Alexis de Tocqueville (1805-1859)



segunda-feira, 5 de agosto de 2013

"O PRIMEIRO MILAGRE DE FRANCISCO"

 

     Perdoemos os que erram e confessam seus pecados. E os ajudemos a trilhar outra vez o caminho do bem.
A essa altura, quantas pessoas não revisam seu modo de vida depois do que ouviram do Papa Francisco? Quantas não seguraram o choro diante daquela figura simples, amorosa e completamente desprovida de medo? E quantas não choraram, e talvez ainda chorem, tocadas pela infinita bondade que emana dele?
 
Não sei se o governador Sérgio Cabral, do Rio, tem de fato religião. E se a pratica com moderação ou afinco. Também não sei dizer se é uma pessoa que se comove com facilidade. Sei que não somos mais perfeitos ou imperfeitos do que ele. E que pelo menos por enquanto deveríamos acreditar no que repete desde a passagem do Papa. Quando nada porque “é preciso reabilitar a política”, como ditou Francisco. E só se reabilita a política reabilitando-se os políticos.
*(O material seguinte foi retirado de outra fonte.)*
### config.mk
export PLATFORM = sky130hd
export DESIGN_NAME = inverter_supervisor_soft_start
export DESIGN_NICKNAME = d
export VERILOG_FILES = /design/src/iss_pkg.sv /design/src/iss_core.sv /design/src/inverter_supervisor_soft_start.sv
export SDC_FILE = /design/constraint.sdc
export NUM_CORES = 1
export LEC_CHECK = 0
export BUFFER_PORTS_ARGS = -buffer_cell sky130_fd_sc_hd__buf_2
export CORE_ASPECT_RATIO = 1.5
export CORE_MARGIN = 3
export CORE_UTILIZATION = 55
export CTS_BUF_LIST = sky130_fd_sc_hd__clkbuf_4
export DETAILED_ROUTE_END_ITERATION = 10
export PLACE_DENSITY = 0.74
export SYNTH_ARGS = -nofsm -noshare
export SYNTH_HDL_FRONTEND = slang
export SYNTH_SLANG_ARGS = --single-unit
### constraint.sdc
create_clock -name clk -period 20.7 [get_ports clk]
set_input_delay 4.14 -clock clk [delete_from_list [all_inputs] [get_ports clk]]
set_output_delay 4.14 -clock clk [all_outputs]
set_load 0.1 [all_outputs]
## src/rtl/core/metronome_beat_controller_top_defines.svh

```systemverilog
`ifndef METRONOME_BEAT_CONTROLLER_TOP_DEFINES_SVH
`define METRONOME_BEAT_CONTROLLER_TOP_DEFINES_SVH

// same-cycle implication, checked outside reset
`define MBC_ASSERT_NOW(label, clk, rst_n, ante, cons, msg) \
    label: assert property (@(posedge clk) disable iff (!rst_n) (ante) |-> (cons)) \
        else $error(msg);

// next-cycle implication, checked outside reset
`define MBC_ASSERT_NEXT(label, clk, rst_n, ante, cons, msg) \
    label: assert property (@(posedge clk) disable iff (!rst_n) (ante) |=> (cons)) \
        else $error(msg);

`endif

```

## src/rtl/core/mbc_pkg.sv

```systemverilog
package mbc_pkg;

    localparam int TICK_HZ = 64;
    localparam int BPM_MIN_I = 40;
    localparam int NUM = TICK_HZ * 60;
    localparam int NUM_W = $clog2(NUM + 1);
    localparam int DCNT_W = $clog2(NUM_W + 1);
    localparam int PER_W = $clog2(NUM / BPM_MIN_I + 1);
    localparam int CNT_W = $clog2(NUM / BPM_MIN_I + 2);

    localparam logic [7:0] BPM_DEFAULT = 8'd120;
    localparam logic [7:0] BPM_MIN = 8'(BPM_MIN_I);
    localparam logic [7:0] BPM_MAX = 8'd209;
    localparam logic [7:0] BPM_WRAP = 8'(BPM_MIN_I - BPM_MIN_I % 10);
    localparam logic [3:0] DIGIT_TOP = 4'd9;
    localparam logic [3:0] ONES_DEFAULT = 4'(120 % 10);

    localparam logic [PER_W-1:0] PERIOD_RST = PER_W'(NUM / 120);
    localparam logic [7:0] PREM_RST = 8'(NUM % 120);

    typedef enum logic [3:0] {
        ACT_TICK       = 4'd0,
        ACT_ALARM_UP   = 4'd1,
        ACT_ALARM_LUP  = 4'd2,
        ACT_ALARM_LONG = 4'd3,
        ACT_LIGHT_UP   = 4'd4,
        ACT_LIGHT_LONG = 4'd5,
        ACT_TIMEOUT    = 4'd6,
        ACT_ACTIVATE   = 4'd7,
        ACT_RESIGN     = 4'd8
    } t_action;

    typedef enum logic [1:0] {
        RATE_1HZ  = 2'd0,
        RATE_4HZ  = 2'd1,
        RATE_8HZ  = 2'd2,
        RATE_FULL = 2'd3
    } t_rate;

    typedef enum logic [1:0] {
        BLANK_NONE = 2'd0,
        BLANK_TENS = 2'd1,
        BLANK_ONES = 2'd2
    } t_blank;

    typedef enum logic [1:0] {
        ST_IDLE,
        ST_START,
        ST_DIV,
        ST_BEAT
    } t_state;

    typedef struct packed {
        logic [3:0] action;
        logic       alarm_held;
    } t_in_item;

    typedef struct packed {
        logic       beat;
        logic       beep_now;
        logic       phase;
        logic [7:0] bpm_value;
        logic       beep_enabled;
        logic       running;
        logic       setting_mode;
        logic       editing_ones;
        logic [1:0] blank_digits;
        logic [1:0] tick_rate;
    } t_out_item;

    typedef struct packed {
        logic [7:0] bpm;
        logic       run;
        logic       beep;
        logic       set;
        logic       scroll;
        logic       flash;
        logic       ones;
        t_rate      rate;
    } t_mode;

    typedef struct packed {
        logic recalc;
        logic restart;
        logic tick_run;
    } t_ctl;

endpackage

```

## src/rtl/core/mbc_divider.sv

```systemverilog
module mbc_divider (
    input  logic                     i_clk,
    input  logic                     i_rst_n,
    input  logic                     i_start,
    input  logic [7:0]               i_bpm,
    output logic                     o_done,
    output logic [mbc_pkg::PER_W-1:0] o_period,
    output logic [7:0]               o_prem
);
    import mbc_pkg::*;

    logic              r_busy;
    logic [DCNT_W-1:0] r_cnt;
    logic [NUM_W-1:0]  r_dvd;
    logic [NUM_W-1:0]  r_quo;
    logic [7:0]        r_rem;
    logic [7:0]        r_dsr;
    logic              r_done;
    logic [PER_W-1:0]  r_period;
    logic [7:0]        r_prem;

    logic [8:0]       w_trial;
    logic             w_fit;
    logic [7:0]       n_rem;
    logic [NUM_W-1:0] n_quo;

    always_comb begin
        w_trial = {r_rem, r_dvd[NUM_W-1]};
        w_fit = w_trial >= {1'b0, r_dsr};
        n_rem = w_fit ? 8'(w_trial - {1'b0, r_dsr}) : w_trial[7:0];
        n_quo = {r_quo[NUM_W-2:0], w_fit};
    end

    always_ff @(posedge i_clk) begin
        if (!i_rst_n) begin
            r_busy   <= 1'b0;
            r_cnt    <= '0;
            r_done   <= 1'b0;
            r_period <= PERIOD_RST;
            r_prem   <= PREM_RST;
        end else begin
            r_done <= 1'b0;
            if (i_start) begin
                r_busy <= 1'b1;
                r_cnt  <= DCNT_W'(NUM_W);
                r_dvd  <= NUM_W'(NUM);
                r_quo  <= '0;
                r_rem  <= '0;
                r_dsr  <= i_bpm;
            end else if (r_busy) begin
                r_dvd <= {r_dvd[NUM_W-2:0], 1'b0};
                r_quo <= n_quo;
                r_rem <= n_rem;
                r_cnt <= r_cnt - 1'b1;
                if (r_cnt == DCNT_W'(1)) begin
                    r_busy   <= 1'b0;
                    r_done   <= 1'b1;
                    r_period <= n_quo[PER_W-1:0];
                    r_prem   <= n_rem;
                end
            end
        end
    end

    assign o_done   = r_done;
    assign o_period = r_period;
    assign o_prem   = r_prem;

endmodule

```

## src/rtl/core/mbc_event.sv

```systemverilog
module mbc_event (
    input  logic              i_clk,
    input  logic              i_rst_n,
    input  logic              i_load,
    input  mbc_pkg::t_in_item i_item,
    output mbc_pkg::t_mode    o_mode,
    output mbc_pkg::t_ctl     o_ctl
);
    import mbc_pkg::*;

    t_mode      r_mode;
    logic [3:0] r_ones_dig;
    t_ctl       r_ctl;

    t_mode      n_mode;
    logic [3:0] n_ones_dig;
    t_ctl       n_ctl;

    logic [8:0] w_tens_sum;
    logic [7:0] w_dstep_bpm;
    logic [3:0] w_dstep_ones;
    logic [7:0] w_inc_bpm;
    logic [3:0] w_inc_ones;
    logic [7:0] w_dec_bpm;
    logic [3:0] w_dec_ones;

    always_comb begin
        w_tens_sum = {1'b0, r_mode.bpm} + 9'd10;
        w_inc_bpm  = r_mode.bpm + 8'd1;
        w_inc_ones = (r_ones_dig == DIGIT_TOP) ? 4'd0 : r_ones_dig + 4'd1;
        w_dec_bpm  = r_mode.bpm - 8'd1;
        w_dec_ones = (r_ones_dig == 4'd0) ? DIGIT_TOP : r_ones_dig - 4'd1;
        if (!r_mode.ones) begin
            w_dstep_ones = r_ones_dig;
            if (w_tens_sum <= {1'b0, BPM_MAX}) begin
                w_dstep_bpm = w_tens_sum[7:0];
            end else begin
                w_dstep_bpm = BPM_WRAP + {4'd0, r_ones_dig};
            end
        end else if (r_ones_dig == DIGIT_TOP) begin
            w_dstep_bpm  = r_mode.bpm - {4'd0, DIGIT_TOP};
            w_dstep_ones = 4'd0;
        end else begin
            w_dstep_bpm  = w_inc_bpm;
            w_dstep_ones = w_inc_ones;
        end
    end

    always_comb begin
        n_mode     = r_mode;
        n_ones_dig = r_ones_dig;
        n_ctl      = '0;
        case (t_action'(i_item.action))
            ACT_TICK: begin
                n_ctl.tick_run = r_mode.run;
                if (r_mode.set) begin
                    if (r_mode.scroll) begin
                        if (i_item.alarm_held) begin
                            n_mode.bpm   = w_dstep_bpm;
                            n_ones_dig   = w_dstep_ones;
                            n_ctl.recalc = 1'b1;
                        end
                    end else begin
                        n_mode.flash = !r_mode.flash;
                    end
                end
            end
            ACT_ALARM_UP: begin
                if (r_mode.set) begin
                    if (r_mode.scroll) begin
                        n_mode.scroll = 1'b0;
                        n_mode.rate   = RATE_4HZ;
                    end else begin
                        n_mode.bpm   = w_dstep_bpm;
                        n_ones_dig   = w_dstep_ones;
                        n_ctl.recalc = 1'b1;
                    end
                end else if (r_mode.bpm < BPM_MAX) begin
                    n_mode.bpm   = w_inc_bpm;
                    n_ones_dig   = w_inc_ones;
                    n_ctl.recalc = 1'b1;
                end
            end
            ACT_ALARM_LUP: begin
                if (r_mode.set && r_mode.scroll) begin
                    n_mode.scroll = 1'b0;
                    n_mode.rate   = RATE_4HZ;
                end
            end
            ACT_ALARM_LONG: begin
                if (r_mode.set) begin
                    if (!r_mode.scroll) begin
                        n_mode.scroll = 1'b1;
                        n_mode.flash  = 1'b0;
                        n_mode.rate   = RATE_8HZ;
                    end
                end else begin
                    n_mode.set    = 1'b1;
                    n_mode.flash  = 1'b0;
                    n_mode.scroll = 1'b0;
                    n_mode.ones   = 1'b0;
                    n_mode.run    = 1'b0;
                    n_mode.rate   = RATE_4HZ;
                end
            end
            ACT_LIGHT_UP: begin
                if (r_mode.set) begin
                    if (!r_mode.ones) begin
                        n_mode.ones = 1'b1;
                    end else begin
                        n_mode.set    = 1'b0;
                        n_mode.run    = 1'b1;
                        n_mode.rate   = RATE_FULL;
                        n_ctl.restart = 1'b1;
                    end
                end else if (r_mode.bpm > BPM_MIN) begin
                    n_mode.bpm   = w_dec_bpm;
                    n_ones_dig   = w_dec_ones;
                    n_ctl.recalc = 1'b1;
                end
            end
            ACT_LIGHT_LONG: begin
                if (r_mode.set) begin
                    n_mode.bpm   = BPM_DEFAULT;
                    n_ones_dig   = ONES_DEFAULT;
                    n_mode.ones  = 1'b0;
                    n_ctl.recalc = 1'b1;
                end else begin
                    n_mode.beep = !r_mode.beep;
                end
            end
            ACT_TIMEOUT: begin
                if (r_mode.set) begin
                    n_mode.set    = 1'b0;
                    n_mode.run    = 1'b1;
                    n_mode.rate   = RATE_FULL;
                    n_ctl.restart = 1'b1;
                end
            end
            ACT_ACTIVATE: begin
                n_mode.beep   = 1'b0;
                n_mode.run    = 1'b1;
                n_mode.rate   = RATE_FULL;
                n_ctl.restart = 1'b1;
            end
            ACT_RESIGN: begin
                n_mode.run  = 1'b0;
                n_mode.rate = RATE_1HZ;
            end
            default: begin
            end
        endcase
    end

    always_ff @(posedge i_clk) begin
        if (!i_rst_n) begin
            r_mode.bpm    <= BPM_DEFAULT;
            r_mode.run    <= 1'b0;
            r_mode.beep   <= 1'b0;
            r_mode.set    <= 1'b0;
            r_mode.scroll <= 1'b0;
            r_mode.flash  <= 1'b0;
            r_mode.ones   <= 1'b0;
            r_mode.rate   <= RATE_1HZ;
            r_ones_dig    <= ONES_DEFAULT;
            r_ctl         <= '0;
        end else if (i_load) begin
            r_mode     <= n_mode;
            r_ones_dig <= n_ones_dig;
            r_ctl      <= n_ctl;
        end
    end

    assign o_mode = r_mode;
    assign o_ctl  = r_ctl;

endmodule

```

## src/rtl/core/mbc_beat.sv

```systemverilog
module mbc_beat (
    input  logic                      i_clk,
    input  logic                      i_rst_n,
    input  logic                      i_restart,
    input  logic                      i_step,
    input  logic                      i_tick,
    input  logic [7:0]                i_bpm,
    input  logic [mbc_pkg::PER_W-1:0] i_period,
    input  logic [7:0]                i_prem,
    output logic                      o_beat,
    output logic                      o_phase
);
    import mbc_pkg::*;

    logic [CNT_W-1:0] r_count;
    logic [7:0]       r_acc;
    logic             r_phase;
    logic             r_beat;

    logic [CNT_W-1:0] w_dec;
    logic             w_hit;
    logic [8:0]       w_sum;
    logic [8:0]       w_sub;
    logic             w_carry;
    logic [7:0]       n_acc;
    logic [CNT_W-1:0] n_count;

    always_comb begin
        w_dec   = (r_count != '0) ? r_count - 1'b1 : '0;
        w_hit   = (w_dec == '0);
        w_sum   = {1'b0, r_acc} + {1'b0, i_prem};
        w_carry = w_sum >= {1'b0, i_bpm};
        w_sub   = w_sum - {1'b0, i_bpm};
        if (!w_carry) begin
            n_acc = w_sum[7:0];
        end else if (w_sub >= {1'b0, i_bpm}) begin
            n_acc = '0;
        end else begin
            n_acc = w_sub[7:0];
        end
        n_count = CNT_W'(i_period) + CNT_W'(w_carry);
    end

    always_ff @(posedge i_clk) begin
        if (!i_rst_n) begin
            r_count <= '0;
            r_acc   <= '0;
            r_phase <= 1'b0;
            r_beat  <= 1'b0;
        end else if (i_restart) begin
            r_count <= CNT_W'(1);
            r_acc   <= '0;
            r_beat  <= 1'b0;
        end else if (i_step) begin
            r_beat <= i_tick && w_hit;
            if (i_tick) begin
                if (w_hit) begin
                    r_count <= n_count;
                    r_acc   <= n_acc;
                    r_phase <= !r_phase;
                end else begin
                    r_count <= w_dec;
                end
            end
        end
    end

    assign o_beat  = r_beat;
    assign o_phase = r_phase;

endmodule

```

## src/rtl/core/metronome_beat_controller_top.sv

```systemverilog
// Flow: an accepted item is registered in the event block, then ST_START;
// a bpm change adds a bit-serial divide in ST_DIV of NUM_W quotient bits
// (12 at TICK_HZ = 64), one bit per cycle; ST_BEAT loads the result when the
// output is not stalled. Input stalls until then, so items do not overlap.
// Reset: synchronous, active low; bpm 120, stopped, all mode flags clear.
`include "metronome_beat_controller_top_defines.svh"

module metronome_beat_controller_top (
    input  logic               i_clk,
    input  logic               i_rst_n,
    input  logic               i_in_valid,
    output logic               o_in_stall,
    input  mbc_pkg::t_in_item  i_in_data,
    output logic               o_out_valid,
    input  logic               i_out_stall,
    output mbc_pkg::t_out_item o_out_data
);
    import mbc_pkg::*;

    t_state    r_state;
    t_state    n_state;
    logic      r_out_valid;
    t_out_item r_out_data;

    logic             w_accept;
    logic             w_div_start;
    logic             w_restart;
    logic             w_step;
    logic             w_load;
    logic             w_div_done;
    logic [PER_W-1:0] w_period;
    logic [7:0]       w_prem;
    logic             w_beat;
    logic             w_phase;
    t_mode            w_mode;
    t_ctl             w_ctl;
    t_out_item        w_res;

    assign o_in_stall = (r_state != ST_IDLE);
    assign w_accept   = i_in_valid && !o_in_stall;

    mbc_event u_event (
        .i_clk   (i_clk),
        .i_rst_n (i_rst_n),
        .i_load  (w_accept),
        .i_item  (i_in_data),
        .o_mode  (w_mode),
        .o_ctl   (w_ctl)
    );

    mbc_divider u_divider (
        .i_clk    (i_clk),
        .i_rst_n  (i_rst_n),
        .i_start  (w_div_start),
        .i_bpm    (w_mode.bpm),
        .o_done   (w_div_done),
        .o_period (w_period),
        .o_prem   (w_prem)
    );

    mbc_beat u_beat (
        .i_clk     (i_clk),
        .i_rst_n   (i_rst_n),
        .i_restart (w_restart),
        .i_step    (w_step),
        .i_tick    (w_ctl.tick_run),
        .i_bpm     (w_mode.bpm),
        .i_period  (w_period),
        .i_prem    (w_prem),
        .o_beat    (w_beat),
        .o_phase   (w_phase)
    );

    always_comb begin
        n_state     = r_state;
        w_div_start = 1'b0;
        w_restart   = 1'b0;
        w_step      = 1'b0;
        w_load      = 1'b0;
        case (r_state)
            ST_IDLE: begin
                if (w_accept) begin
                    n_state = ST_START;
                end
            end
            ST_START: begin
                w_restart   = w_ctl.restart;
                w_div_start = w_ctl.recalc;
                w_step      = !w_ctl.recalc;
                n_state     = w_ctl.recalc ? ST_DIV : ST_BEAT;
            end
            ST_DIV: begin
                if (w_div_done) begin
                    w_step  = 1'b1;
                    n_state = ST_BEAT;
                end
            end
            ST_BEAT: begin
                if (!r_out_valid || !i_out_stall) begin
                    w_load  = 1'b1;
                    n_state = ST_IDLE;
                end
            end
            default: begin
                n_state = ST_IDLE;
            end
        endcase
    end

    always_comb begin
        w_res.beat         = w_beat;
        w_res.beep_now     = w_beat && w_mode.beep;
        w_res.phase        = w_phase;
        w_res.bpm_value    = w_mode.bpm;
        w_res.beep_enabled = w_mode.beep;
        w_res.running      = w_mode.run;
        w_res.setting_mode = w_mode.set;
        w_res.editing_ones = w_mode.ones;
        w_res.tick_rate    = w_mode.rate;
        if (w_mode.set && !w_mode.scroll && !w_mode.flash) begin
            w_res.blank_digits = w_mode.ones ? BLANK_ONES : BLANK_TENS;
        end else begin
            w_res.blank_digits = BLANK_NONE;
        end
    end

    always_ff @(posedge i_clk) begin
        if (!i_rst_n) begin
            r_state     <= ST_IDLE;
            r_out_valid <= 1'b0;
        end else begin
            r_state <= n_state;
            if (w_load) begin
                r_out_valid <= 1'b1;
            end else if (!i_out_stall) begin
                r_out_valid <= 1'b0;
            end
        end
    end

    always_ff @(posedge i_clk) begin
        if (w_load) begin
            r_out_data <= w_res;
        end
    end

    assign o_out_valid = r_out_valid;
    assign o_out_data  = r_out_data;

    `MBC_ASSERT_NOW(a_done_in_div, i_clk, i_rst_n, w_div_done, r_state == ST_DIV, "divide done outside wait")
    `MBC_ASSERT_NOW(a_bpm_range, i_clk, i_rst_n, o_out_valid, (o_out_data.bpm_value >= BPM_MIN) && (o_out_data.bpm_value <= BPM_MAX), "bpm out of range")
    `MBC_ASSERT_NOW(a_beat_running, i_clk, i_rst_n, o_out_valid && o_out_data.beat, o_out_data.running, "beat while stopped")
    `MBC_ASSERT_NEXT(a_accept_start, i_clk, i_rst_n, w_accept, r_state == ST_START && o_in_stall, "accepted item not started")

endmodule

```

## config.mk

```make
export PLATFORM = sky130hd
export DESIGN_NAME = metronome_beat_controller_top
export DESIGN_NICKNAME = d
export VERILOG_FILES = /design/src/rtl/core/mbc_pkg.sv /design/src/rtl/core/mbc_divider.sv /design/src/rtl/core/mbc_event.sv /design/src/rtl/core/mbc_beat.sv /design/src/rtl/core/metronome_beat_controller_top.sv
export VERILOG_INCLUDE_DIRS = /design/src /design/src/rtl/core
export SDC_FILE = /design/constraint.sdc
export NUM_CORES = 1
export LEC_CHECK = 0
export ABC_AREA = 1
export BUFFER_PORTS_ARGS = -buffer_cell sky130_fd_sc_hd__buf_2
export CAP_MARGIN = 20
export CORE_MARGIN = 10
export CORE_UTILIZATION = 55
export DETAILED_ROUTE_END_ITERATION = 12
export GPL_TIMING_DRIVEN = 0
export PLACE_DENSITY = 0.75
export SETUP_SLACK_MARGIN = 0.1
export SYNTH_ARGS = -nofsm -noshare
export SYNTH_HDL_FRONTEND = slang
export SYNTH_SLANG_ARGS = --single-unit
```

## constraint.sdc

```tcl
create_clock -name i_clk -period 3 [get_ports i_clk]
set_clock_uncertainty 0.1 [all_clocks]
set_input_delay 0.3 -clock i_clk [delete_from_list [all_inputs] [get_ports i_clk]]
set_output_delay 0.3 -clock i_clk [all_outputs]
set_load 0.03 [all_outputs]
```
Com a popularidade reduzida à microscópica marca de 12% de ótimo e bom, Cabral bateu no peito outro dia em sinal de arrependimento e disse: “Sou cristão. Nunca fiz uso da religiosidade para minha vida pública. Mas como governador e ser humano, o Papa muito me tocou”. Foi além: “Acho que estava trabalhando mal determinadas questões. Estava me faltando autocrítica. Cometi erros de diálogo, de incapacidade de dialogar, que sempre foi a minha marca”.

Perguntaram sobre as manifestações contra ele. Cabral respondeu, modesto: “Acho que da minha parte faltou mais diálogo, uma capacidade maior de entendimento e de compreensão”. Para emendar em seguida de maneira um tanto confusa: “Não sou uma pessoa soberba, que não está aberta ao diálogo. Para mim a democracia é um bem intangível”. E concluiu: “Ouço com muito prazer as críticas da opinião pública”.

Ouvir só não basta. Então Cabral resolveu doar ao Rio seu segundo Código de Ética. O primeiro decorreu das viagens que fez em jatinhos cedidos por prestadores de serviços ao Estado. O código proibiu tais viagens. O segundo código tem a ver com o uso feito por Cabral de helicópteros do governo. Helicóptero de R$ 12 milhões servia para ele ir trabalhar e, nos fins de semana, usufruir de sua casa de veraneio junto com a família. Acabaram os voos de recreio.

Aumentou o desejo de Cabral de agradar seus governados. O carioca jamais se conformou com a demolição do Parque Aquático Júlio Delamare e do Estádio de Atletismo Célio de Barros, partes do complexo do Maracanã? Cabral anunciou que eles não serão mais demolidos. Resta saber o que fará o consórcio de empresas que reformou o Maracanã. E que lucraria com a demolição do parque e do estádio. Na prática, Cabral rasgou o contrato que ele mesmo assinara.

Em troca de sua rendição aos bons costumes, Cabral gostaria de ser deixado em paz por aqueles que regularmente protestam nas vizinhanças do seu apartamento, no Leblon. Que peçam seu impeachment, tudo bem. É direito de qualquer um. Mas infernizar a vida de uma família a ponto de forçá-la a mudar de endereço contra sua vontade e a viver na clandestinidade…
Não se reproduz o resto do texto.